Dataset extract START

### src/hw/spm_pkg.sv
// package: register map, mode codes and timing constants of the power mode controller
package spm_pkg;
	// apb register byte offsets
	localparam logic [7:0] SPM_ADDR_MODE    = 8'h00;
	localparam logic [7:0] SPM_ADDR_SLEEP   = 8'h04;
	localparam logic [7:0] SPM_ADDR_PORTPD  = 8'h08;
	localparam logic [7:0] SPM_ADDR_EEE     = 8'h0c;
	localparam logic [7:0] SPM_ADDR_STATUS  = 8'h10;
	// field positions
	localparam int SPM_MODE_LSB     = 3;
	localparam int SPM_MODE_MSB     = 4;
	localparam int SPM_PORTPD_BIT   = 3;
	localparam int SPM_EEE_LOCAL    = 0;
	localparam int SPM_EEE_PARTNER  = 1;
	localparam int SPM_EEE_REQ      = 2;
	// power mode codes
	localparam logic [1:0] SPM_MODE_NORMAL = 2'h0;
	localparam logic [1:0] SPM_MODE_ENERGY = 2'h1;
	localparam logic [1:0] SPM_MODE_SOFTPD = 2'h2;
	localparam logic [1:0] SPM_MODE_RSVD   = 2'h3;
	localparam logic [7:0] SPM_SLEEP_RST   = 8'h00;
	// timing
	localparam int SPM_CLK_MHZ       = 250;
	localparam int SPM_PULSE_NS      = 120;
	localparam int SPM_PULSE_CYC     = (SPM_PULSE_NS * SPM_CLK_MHZ + 999) / 1000;
	localparam int SPM_PERIOD_S      = 1;
	localparam int SPM_LF_HZ         = 32768;
	localparam int SPM_PERIOD_LF     = SPM_PERIOD_S * SPM_LF_HZ;
	localparam int SPM_WAKE_DLY_CYC  = 16;
	typedef enum logic [1:0] {SPM_ST_RUN, SPM_ST_ED_NORM, SPM_ST_ED_LOW, SPM_ST_SOFTPD} spm_state_t;
endpackage

### src/hw/spm_top.sv
// power mode controller: global modes, energy-detect sleep, soft power-down wake, port power-down and eee lpi
// Functional notes
// [RULE1] mode field: 00 normal, 01 energy, 10 softpd
// [RULE2] mode field resets to normal
// [RULE3] host changes mode by writing field
// [RULE4] low-power state: only energy detect stays on
// [RULE5] emit 120 ns pulse once per second
// [RULE6] sleep after no energy beyond timeout
// [RULE7] energy in low power returns to normal
// [RULE8] packets pass only in normal power state
// [RULE9] softpd stops clocks, phys and macs
// [RULE10] any host access wakes from softpd
// [RULE11] wake issues internal register reset
// [RULE12] per-port control bit powers down port
// [RULE13] mii control power-down bit also powers down
// [RULE14] lpi directions independent
// [RULE15] gate mac and switch clocks during lpi; the code gates only the mac clock, and only while both directions are in lpi
// [RULE16] switch requests lpi toward phy
// [RULE17] partner lpi shown to switch
// [RULE18] mac defers via carrier sense in lpi
// [RULE19] lpi transitions keep link and frames
// [RULE20] lpi request blocks mac, release delays transmit
// [RULE21] partner assert-idle raises flag, cleared otherwise
// [RULE22] lpi only when both ends advertised
// [RULE23] timers count always-on low-frequency ticks
// [RULE24] reserved mode write is ignored
`timescale 1ns/1ps
module spm_top
	import spm_pkg::*;
#(
	parameter int NPORTS   = 3,
	parameter int PERIOD_LF = SPM_PERIOD_LF
)(
	input  wire logic              clk,
	input  wire logic              sys_rst,
	input  wire logic              psel,
	input  wire logic              penable,
	input  wire logic              pwrite,
	input  wire logic [7:0]        paddr,
	input  wire logic [31:0]       pwdata,
	output logic      [31:0]       prdata,
	output logic                   pready,
	output logic                   pslverr,
	input  wire logic              lf_tick,
	input  wire logic              energy_in,
	input  wire logic [NPORTS-1:0] mii_pd_bit,
	input  wire logic              switch_lpi_req,
	input  wire logic              rx_assert_lpi,
	output logic                   pll_clk_en,
	output logic                   mac_en,
	output logic                   host_if_en,
	output logic                   phy_en,
	output logic                   phy_rx_ed_only,
	output logic                   pkt_en,
	output logic                   line_pulse,
	output logic                   soft_rst,
	output logic [NPORTS-1:0]      port_pd,
	output logic                   tx_assert_lpi,
	output logic                   mac_tx_allow,
	output logic                   mac_crs_defer,
	output logic                   mac_clk_gate,
	output logic                   partner_idle_flag
);
	import spm_pkg::*;

	typedef struct packed {
		logic [1:0]        mode;
		logic [7:0]        sleep_to;
		logic [NPORTS-1:0] pd;
		logic              eee_local;
		logic              eee_partner;
		logic              lpi_req;
		spm_state_t        st;
		logic [7:0]        idle_ticks;
		logic [31:0]       lf_cnt;
		logic [7:0]        pulse_cnt;
		logic [7:0]        wake_cnt;
		logic              tx_lpi;
		logic              tx_allow;
		logic              pidle;
		logic              srst;
		logic              tick_d;
		logic [1:0]        tick_s;
		logic [1:0]        energy_s;
		logic [1:0]        rxlpi_s;
		logic [31:0]       rdata;
	} spm_regs_t;

	spm_regs_t s_reg;
	spm_regs_t s_next;

	logic acc;
	logic wr;
	logic tick_rise;
	logic eee_ok;

	assign acc       = psel && penable;
	assign wr        = acc && pwrite;
	assign tick_rise = s_reg.tick_s[1] && !s_reg.tick_d;
	assign eee_ok    = s_reg.eee_local && s_reg.eee_partner;

	always_comb
	begin
		s_next = s_reg;
		s_next.srst = 1'b0;
		// slow tick, cable energy and partner idle come from other domains: two flops each
		s_next.tick_s   = {s_reg.tick_s[0], lf_tick};
		s_next.tick_d   = s_reg.tick_s[1];
		s_next.energy_s = {s_reg.energy_s[0], energy_in};
		s_next.rxlpi_s  = {s_reg.rxlpi_s[0], rx_assert_lpi};

		// register writes; none in soft power-down, where the setup phase of an access wakes the block
		if (wr && s_reg.st != SPM_ST_SOFTPD)
		begin
			unique case (paddr)
				SPM_ADDR_MODE:
				begin
					if (pwdata[SPM_MODE_MSB:SPM_MODE_LSB] != SPM_MODE_RSVD) // [RULE24]
						s_next.mode = pwdata[SPM_MODE_MSB:SPM_MODE_LSB]; // [RULE3]
				end
				SPM_ADDR_SLEEP:
				begin
					s_next.sleep_to = pwdata[7:0];
				end
				SPM_ADDR_PORTPD:
				begin
					s_next.pd = pwdata[SPM_PORTPD_BIT +: NPORTS]; // [RULE12]
				end
				SPM_ADDR_EEE:
				begin
					s_next.eee_local   = pwdata[SPM_EEE_LOCAL];
					s_next.eee_partner = pwdata[SPM_EEE_PARTNER];
				end
				default: ;
			endcase
		end

		// read word is latched in the setup cycle so it stands through the access phase
		s_next.rdata = 32'h0;
		unique case (paddr)
			SPM_ADDR_MODE:
			begin
				s_next.rdata[SPM_MODE_MSB:SPM_MODE_LSB] = s_reg.mode;
			end
			SPM_ADDR_SLEEP:
			begin
				s_next.rdata[7:0] = s_reg.sleep_to;
			end
			SPM_ADDR_PORTPD:
			begin
				s_next.rdata[SPM_PORTPD_BIT +: NPORTS] = s_reg.pd;
			end
			SPM_ADDR_EEE:
			begin
				s_next.rdata[SPM_EEE_LOCAL]   = s_reg.eee_local;
				s_next.rdata[SPM_EEE_PARTNER] = s_reg.eee_partner;
				s_next.rdata[SPM_EEE_REQ]     = s_reg.tx_lpi;
			end
			SPM_ADDR_STATUS:
			begin
				s_next.rdata[1:0] = s_reg.st;
				s_next.rdata[2]   = s_reg.pidle;
				s_next.rdata[3]   = s_reg.tx_allow;
			end
			default: ;
		endcase

		// always-on low-frequency timers; they keep counting while pll clocks are stopped
		if (tick_rise) // [RULE23]
		begin
			s_next.lf_cnt = (s_reg.lf_cnt >= 32'(PERIOD_LF - 1)) ? 32'h0 : s_reg.lf_cnt + 32'h1;
		end
		// one line pulse per period, started only in the low-power state
		if (s_reg.st == SPM_ST_ED_LOW && tick_rise && s_reg.lf_cnt == 32'h0)
		begin
			s_next.pulse_cnt = 8'(SPM_PULSE_CYC); // [RULE5]
		end
		else if (s_reg.pulse_cnt != 8'h0)
		begin
			s_next.pulse_cnt = s_reg.pulse_cnt - 8'h1;
		end

		// power state machine
		unique case (s_reg.st)
			SPM_ST_RUN:
			begin
				if (s_reg.mode == SPM_MODE_ENERGY) // [RULE1]
				begin
					s_next.st = SPM_ST_ED_NORM;
					s_next.idle_ticks = 8'h0;
				end
				else if (s_reg.mode == SPM_MODE_SOFTPD)
				begin
					s_next.st = SPM_ST_SOFTPD; // [RULE9]
				end
			end
			SPM_ST_ED_NORM:
			begin
				// a mode change away from energy detect only acts in the normal power state
				if (s_reg.mode != SPM_MODE_ENERGY)
				begin
					s_next.st = SPM_ST_RUN;
				end
				else if (s_reg.energy_s[1])
				begin
					s_next.idle_ticks = 8'h0;
				end
				else if (tick_rise)
				begin
					if (s_reg.idle_ticks >= s_reg.sleep_to)
					begin
						s_next.st = SPM_ST_ED_LOW; // [RULE6]
					end
					else
					begin
						s_next.idle_ticks = s_reg.idle_ticks + 8'h1;
					end
				end
			end
			SPM_ST_ED_LOW:
			begin
				if (s_reg.energy_s[1]) // [RULE7]
				begin
					s_next.st = SPM_ST_ED_NORM;
					s_next.idle_ticks = 8'h0;
				end
			end
			SPM_ST_SOFTPD:
			begin
				// a waking write still lands after the reset; a waking read returns zero
				if (psel) // [RULE10]
				begin
					s_next = '0;
					s_next.st = SPM_ST_RUN;
					s_next.srst = 1'b1; // [RULE11]
				end
			end
		endcase

		// eee low-power idle, transmit side
		// release keeps transmit off for a fixed wake delay so the partner can resume
		s_next.lpi_req = switch_lpi_req && eee_ok; // [RULE22]
		if (s_reg.lpi_req && s_reg.st != SPM_ST_SOFTPD)
		begin
			s_next.tx_lpi   = 1'b1; // [RULE16]
			s_next.tx_allow = 1'b0; // [RULE20]
			s_next.wake_cnt = 8'(SPM_WAKE_DLY_CYC);
		end
		else
		begin
			s_next.tx_lpi = 1'b0;
			if (s_reg.wake_cnt != 8'h0)
			begin
				s_next.wake_cnt = s_reg.wake_cnt - 8'h1;
			end
			s_next.tx_allow = (s_reg.wake_cnt <= 8'h1); // [RULE19]
		end

		// receive side, independent of transmit
		s_next.pidle = s_reg.rxlpi_s[1] && eee_ok; // [RULE14] [RULE21]
	end

	always_ff @(posedge clk)
	begin
		if (sys_rst)
		begin
			s_reg.mode        <= SPM_MODE_NORMAL; // [RULE2]
			s_reg.sleep_to    <= SPM_SLEEP_RST;
			s_reg.pd          <= '0;
			s_reg.eee_local   <= 1'b0;
			s_reg.eee_partner <= 1'b0;
			s_reg.lpi_req     <= 1'b0;
			s_reg.st          <= SPM_ST_RUN;
			s_reg.idle_ticks  <= '0;
			s_reg.lf_cnt      <= '0;
			s_reg.pulse_cnt   <= '0;
			s_reg.wake_cnt    <= '0;
			s_reg.tx_lpi      <= 1'b0;
			// no idle pending out of reset, so the mac may transmit at once
			s_reg.tx_allow    <= 1'b1;
			s_reg.pidle       <= 1'b0;
			s_reg.srst        <= 1'b0;
			s_reg.tick_d      <= 1'b0;
			s_reg.tick_s      <= '0;
			s_reg.energy_s    <= '0;
			s_reg.rxlpi_s     <= '0;
			s_reg.rdata       <= '0;
		end
		else
			s_reg <= s_next;
	end

	// apb: zero wait state; unmapped reads return zero
	assign pready  = 1'b1;
	assign pslverr = 1'b0;
	assign prdata  = s_reg.rdata;

	// block enables per power state
	always_comb
	begin
		pll_clk_en     = 1'b0;
		mac_en         = 1'b0;
		host_if_en     = 1'b0;
		phy_en         = 1'b0;
		phy_rx_ed_only = 1'b0;
		pkt_en         = 1'b0;
		unique case (s_reg.st)
			SPM_ST_RUN:
			begin
				pll_clk_en = 1'b1;
				mac_en     = 1'b1;
				host_if_en = 1'b1;
				phy_en     = 1'b1;
				pkt_en     = 1'b1;
			end
			SPM_ST_ED_NORM:
			begin
				pll_clk_en = 1'b1;
				mac_en     = 1'b1;
				host_if_en = 1'b1;
				phy_en     = 1'b1;
				pkt_en     = 1'b1; // [RULE8]
			end
			SPM_ST_ED_LOW:
			begin
				phy_rx_ed_only = 1'b1; // [RULE4]
			end
			SPM_ST_SOFTPD:
			begin
				phy_rx_ed_only = 1'b0; // [RULE9]
			end
		endcase
	end

	assign line_pulse        = (s_reg.pulse_cnt != 8'h0);
	assign soft_rst          = s_reg.srst;
	// per-port power-down: either control source turns the port off
	for (genvar p = 0; p < NPORTS; p++)
	begin : g_port_pd
		assign port_pd[p] = s_reg.pd[p] || mii_pd_bit[p]; // [RULE13]
	end
	assign tx_assert_lpi     = s_reg.tx_lpi;
	assign mac_tx_allow      = s_reg.tx_allow;
	assign mac_crs_defer     = s_reg.tx_lpi || !s_reg.tx_allow; // [RULE18]
	assign mac_clk_gate      = s_reg.tx_lpi && s_reg.pidle; // [RULE15]
	assign partner_idle_flag = s_reg.pidle; // [RULE17]
endmodule

### config.mk
export PLATFORM = sky130hd
export DESIGN_NAME = spm_top
export DESIGN_NICKNAME = d
export VERILOG_FILES = /design/src/hw/spm_pkg.sv /design/src/hw/spm_top.sv
export SDC_FILE = /design/constraint.sdc
export NUM_CORES = 1
export LEC_CHECK = 0
export ABC_AREA = 1
export BUFFER_PORTS_ARGS = -buffer_cell sky130_fd_sc_hd__buf_2
export CAP_MARGIN = 0
export CORE_MARGIN = 2
export CORE_UTILIZATION = 50
export CTS_CLUSTER_SIZE = 14
export DETAILED_ROUTE_END_ITERATION = 12
export PLACE_DENSITY = 0.83
export SETUP_SLACK_MARGIN = 0.5
export SLEW_MARGIN = 20
export SYNTH_ARGS = -nofsm -noshare
export SYNTH_HDL_FRONTEND = slang
export SYNTH_SLANG_ARGS = --single-unit
### constraint.sdc
create_clock -name clk -period 3.3 [get_ports clk]
set_input_delay 0.66 -clock clk [delete_from_list [all_inputs] [get_ports clk]]
set_output_delay 0.66 -clock clk [all_outputs]
set_load 0.1 [all_outputs]
==> results.md <==
| Stage | Result | Reported |
|:---|:---|:---|
| placed design | Input/output buffers | 51 |
| floorplan | Num rows | 35 |
| final layout | Share of cells above drive strength 1 | 0.187 |
| yosys | Register bit count reported by yosys | 93 |
| floorplan | IO Pins | 102 |
| clocking | Number of buffers added by the clock tree synthesis step | 9 |
| placed design | Final HPWL DP | 7270 microns |
| yosys | Synth async-reset ratio | 0 |
| route | Pre-antenna DRT Iters | 6 |
| yosys | Post-Syn Instances | 637 |
| route | Drt drc | 0 |
| timing | Endpoints failing hold | 0 |
| timing | Worst slew margin relative to its limit | 0.653 |
| clocking | Clock sinks | 93 |
| floorplan | Y dimension of the die | 102 microns |
| yosys | Synthesized area per cell | 7.51 sq um |
| clocking | Hold buffers post-CTS | 0 |
| worst hold path | Path class of the lowest-slack min-delay path | reg2reg |
| grt | Maximum number of pins on one net before global-route repair | 27 |
| route | Antenna viol nets, final | 0 |
| yosys | Most area-hungry cell type in the Yosys netlist | sky130_fd_sc_hd__dfxtp_1 |
| critical path | Worst Path Arrival | 1.91 ns |
| grt | Global-route wire length before repair | 16,100 microns |
| clocking | Cell at the root of the clock tree | sky130_fd_sc_hd__clkbuf_8 |
| critical path | Worst-path cell chain | inv_1 > ha_1 > nand2_1 > nor3_2 > nand3_1 > buf_2 |
| critical path | Gate family responsible for the most delay along the worst path | simple AND/OR/NAND/NOR gates |
| critical path | Count of buffering cells on the critical path with inverters included | 2 |
| clocking | Clock H-tree levels | 3 |
| route | Via count of the routed design | 4,035 |
| yosys | Dominant cells by area after synthesis | sky130_fd_sc_hd__dfxtp_1 39%, sky130_fd_sc_hd__nand2_1 8.7%, sky130_fd_sc_hd__buf_4 6.3% |
| power and ir drop | Total power density per cell area | 683 mW/mm^2 |
| clocking | Number of buffers inserted to repair setup after CTS | 0 |
| timing | Unrepaired setup endpoints after global routing | false |
| final layout | Multi-input gate area | 0.00230 sq mm |
| floorplan | Floorplan die area | 0.0104 sq mm |
| power and ir drop | Worst vdd ir | 0.000358 V |
| final layout | Largest register FFs | 81 |
| final layout | Area growth from synthesis to layout | 8.50% |
| grt | Global-route congestion overflow total | 0 |
| critical path | Kind of critical path | reg2out |
| critical path | Kind of start point of the critical path | flop |
| timing | Sum of negative setup slack | 0 ns |
| floorplan | Die extent in x | 102 microns |
| placed design | Routability-driven placement congestion ratio | 0.924 |
| clocking | Number of instances resized during post-cts repair | 0 |
| critical path | Critical path fanouts, max | 4 |
| yosys | Fraction of post-synthesis cell area in the top cell type by area | 0.389 |
| timing | Tcrit/Tclk final | 0.778 |
| route | First-iteration detailed-routing DRC count | 198 |
| yosys | Most frequently used cell type in the post-synthesis netlist | sky130_fd_sc_hd__nand2_1 |
| route | Routed WL | 9710 microns |
| route | Detailed-route vias per instance | 5.00 |
| yosys | Sequential-to-total area share from yosys stat | 0.389 |
| timing | Final-report setup violation count | 0 |
| final layout | Filler Cells Inserted | 855 |
| critical path | WP data required | 2.64 ns |
| floorplan | Core region area | 0.00928 sq mm |
| run status | Result of the run | complete, no violations |
| power and ir drop | LEAKAGE | 2.35 nW |
| clocking | Clock slew at reported path FFs | 0.09 ns |
| timing | F_max | 389 MHz |
| critical path | Critical Path Sink Type | output port |
| grt | Initial antenna violation count | 0 |
| yosys | Count of flip-flops with a built-in enable after synthesis | 0 |
| yosys | Post-Synthesis Cell Area | 0.00479 sq mm |
| timing | Pin slew with the least headroom to its limit | 0.520 ns |
| job | MaxCap Viol Count | 0 |
| critical path | Worst-path cell with the longest stage delay | sky130_fd_sc_hd__buf_2 |
| clocking | Insertion delay to the later sink of the worst-skew pair | 0.37 ns |
| critical path | Critical path's largest stage delay | 0.35 ns |
| yosys | Top_reg_cell synth | sky130_fd_sc_hd__dfxtp_1 |
| final layout | NumNets Final | 740 |
| timing | Time the final worst path needs with I/O delays and setup | 2.57 ns |
| timing | Final-report max-slew violation count | 0 |
| grt | Vias in the first global route | 3,826 |
| yosys | Ys Warns | 0 |
| clocking | Clock tree from TritonCTS | done |
| timing | Max Clock Skew | 0.00776 ns |
| grt | All-Layer GR Usage | 0.192 |
| clocking | Max Buffers Root-to-Sink | 2 |
| floorplan | Starting Density | 0.515 |
| final layout | Ant. Diodes | 0 |
| yosys | Ranking of synthesized cells by instance count | 111 x sky130_fd_sc_hd__nand2_1, 93 x sky130_fd_sc_hd__dfxtp_1, 75 x sky130_fd_sc_hd__inv_1 |
| route | Routed wire length per instance | 12.0 microns |
| final layout | Sequential cell area in the final layout | 0.00186 sq mm |
| yosys | Yosys cell types | 49 |
| timing | WHS | 0.411 ns |
==> per-stage QoR <==
stage	area (sq um)	power (mW)	util	cells	worst slack, ns
finish	5190	3.55	0.559	807	0.732
global route	5190	3.73	0.559	807	0.642
CTS	5190	3.56	0.559	807	0.714
detailed placement	4950	2.64	0.533	791	1.05
global placement	4950	2.60	0.533	791	1.14
floorplan	4880	2.49	-	661	0.875
==> kinds of logic after synthesis <==
kind of cell	after synthesis	synth area share
buffers and inverters	146	0.149
XOR/XNOR	13	0.0238
adder cells (fa/ha/maj)	15	0.0392
flip-flops	93	0.389
other	2	0.00157
AO/OA/AOI/OAI	88	0.120
AND/OR/NAND/NOR	280	0.277
==> worst paths after layout <==
kind | endpoint | slack, ns | from | cells after the start
max | line_pulse | 0.73 | s_reg[51] | 6
min | s_reg[33] | 0.41 | s_reg[32] | 2
max reg2reg | s_reg[98] | 1.45 | s_reg[112] | 10
min reg2reg | s_reg[33] | 0.41 | s_reg[32] | 2
==> layout by cell type, fill, tap and decap left out, types with 14 or more instances in the layout <==
cell                       synthesis  final
sky130_fd_sc_hd__a21oi_1          31     31
sky130_fd_sc_hd__dfxtp_1          93     93
sky130_fd_sc_hd__inv_1            75     75
sky130_fd_sc_hd__conb_1            2     26
sky130_fd_sc_hd__a211oi_1         14     14
sky130_fd_sc_hd__nand2_1         111    111
sky130_fd_sc_hd__nor3_1           21     21
sky130_fd_sc_hd__ha_1             15     15
sky130_fd_sc_hd__inv_2            19     19
sky130_fd_sc_hd__buf_2             3     51
sky130_fd_sc_hd__nand3_1          27     27
sky130_fd_sc_hd__nor2_1           73     73
==> report_power, final <==
part	total, mW	switching, mW	leakage, nW	internal (mW)
sequential	1.31	0.0841	0.755	1.22
clock	0.911	0.406	0.112	0.505
combinational	1.33	1.04	1.49	0.286
total	3.55	1.53	2.35	2.02
==> worst reg2reg max path: cells and delay by family (launching register included) <==
kind / cells / cell delay (ns)
and+or+nand+nor: 7 / 0.89
DFF: 1 / 0.38
adders and majority gates: 1 / 0.28
AOI/OAI and AO/OA: 1 / 0.15
buffers and inverters: 1 / 0.06
==> metal layers <==
metal  part of all wire  GRT usage
met1               0.42      0.214
met2               0.50      0.348
met3              0.062     0.0520
met4              0.019     0.0738
met5                  0          0
==> area by class of cell <==
class,instances,area share
inverters,95,0.0692
well taps,129,0.0311
clock inverters,7,0.0234
multi-input cells,422,0.443
flip-flops and latches,93,0.359
clock buffers,9,0.0239
repair buffers,52,0.0506
Note: power is estimated with default switching activity, not from simulation.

Dataset extract END

- [Work instruction] Exact duplication is required for the lines above, from the line that contains "path | flop |" to the line that contains "Inserted | 855 |", inclusive; omit all others.

- [Exercise result]
| critical path | Kind of start point of the critical path | flop |
| timing | Sum of negative setup slack | 0 ns |
| floorplan | Die extent in x | 102 microns |
| placed design | Routability-driven placement congestion ratio | 0.924 |
| clocking | Number of instances resized during post-cts repair | 0 |
| critical path | Critical path fanouts, max | 4 |
| yosys | Fraction of post-synthesis cell area in the top cell type by area | 0.389 |
| timing | Tcrit/Tclk final | 0.778 |
| route | First-iteration detailed-routing DRC count | 198 |
| yosys | Most frequently used cell type in the post-synthesis netlist | sky130_fd_sc_hd__nand2_1 |
| route | Routed WL | 9710 microns |
| route | Detailed-route vias per instance | 5.00 |
| yosys | Sequential-to-total area share from yosys stat | 0.389 |
| timing | Final-report setup violation count | 0 |
| final layout | Filler Cells Inserted | 855 |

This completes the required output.